- [Problem description]:
Return every entry exactly. Leave nothing out.

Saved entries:
===== config.mk =====
export PLATFORM = sky130hd
export DESIGN_NAME = uart_rx_fifo_trig
export DESIGN_NICKNAME = d
export VERILOG_FILES = /design/src/rtl/uart_rx_pkg.sv /design/src/rtl/uart_rx_start_det.sv /design/src/rtl/uart_rx_frame.sv /design/src/rtl/uart_rx_queue.sv /design/src/rtl/uart_rx_fifo_trig.sv
export SDC_FILE = /design/constraint.sdc
export NUM_CORES = 1
export LEC_CHECK = 0
export BUFFER_PORTS_ARGS = -buffer_cell sky130_fd_sc_hd__buf_2
export CELL_PAD_IN_SITES_DETAIL_PLACEMENT = 2
export CELL_PAD_IN_SITES_GLOBAL_PLACEMENT = 2
export CORE_MARGIN = 5
export CORE_UTILIZATION = 41
export DETAILED_ROUTE_END_ITERATION = 8
export PLACE_DENSITY = 0.9
export RECOVER_POWER = 50
export SYNTH_ARGS = -nofsm -noshare
export SYNTH_HDL_FRONTEND = slang
export SYNTH_SLANG_ARGS = --single-unit
export TNS_END_PERCENT = 20

===== constraint.sdc =====
create_clock -name clk -period 3.3 [get_ports clk]
set_input_delay 0.33 -clock clk [delete_from_list [all_inputs] [get_ports clk]]
set_output_delay 0.33 -clock clk [all_outputs]
set_load 0.02 [all_outputs]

- [Answer to the problem]:
===== config.mk =====
export PLATFORM = sky130hd
export DESIGN_NAME = uart_rx_fifo_trig
export DESIGN_NICKNAME = d
export VERILOG_FILES = /design/src/rtl/uart_rx_pkg.sv /design/src/rtl/uart_rx_start_det.sv /design/src/rtl/uart_rx_frame.sv /design/src/rtl/uart_rx_queue.sv /design/src/rtl/uart_rx_fifo_trig.sv
export SDC_FILE = /design/constraint.sdc
export NUM_CORES = 1
export LEC_CHECK = 0
export BUFFER_PORTS_ARGS = -buffer_cell sky130_fd_sc_hd__buf_2
export CELL_PAD_IN_SITES_DETAIL_PLACEMENT = 2
export CELL_PAD_IN_SITES_GLOBAL_PLACEMENT = 2
export CORE_MARGIN = 5
export CORE_UTILIZATION = 41
export DETAILED_ROUTE_END_ITERATION = 8
export PLACE_DENSITY = 0.9
export RECOVER_POWER = 50
export SYNTH_ARGS = -nofsm -noshare
export SYNTH_HDL_FRONTEND = slang
export SYNTH_SLANG_ARGS = --single-unit
export TNS_END_PERCENT = 20

===== constraint.sdc =====
create_clock -name clk -period 3.3 [get_ports clk]
set_input_delay 0.33 -clock clk [delete_from_list [all_inputs] [get_ports clk]]
set_output_delay 0.33 -clock clk [all_outputs]
set_load 0.02 [all_outputs]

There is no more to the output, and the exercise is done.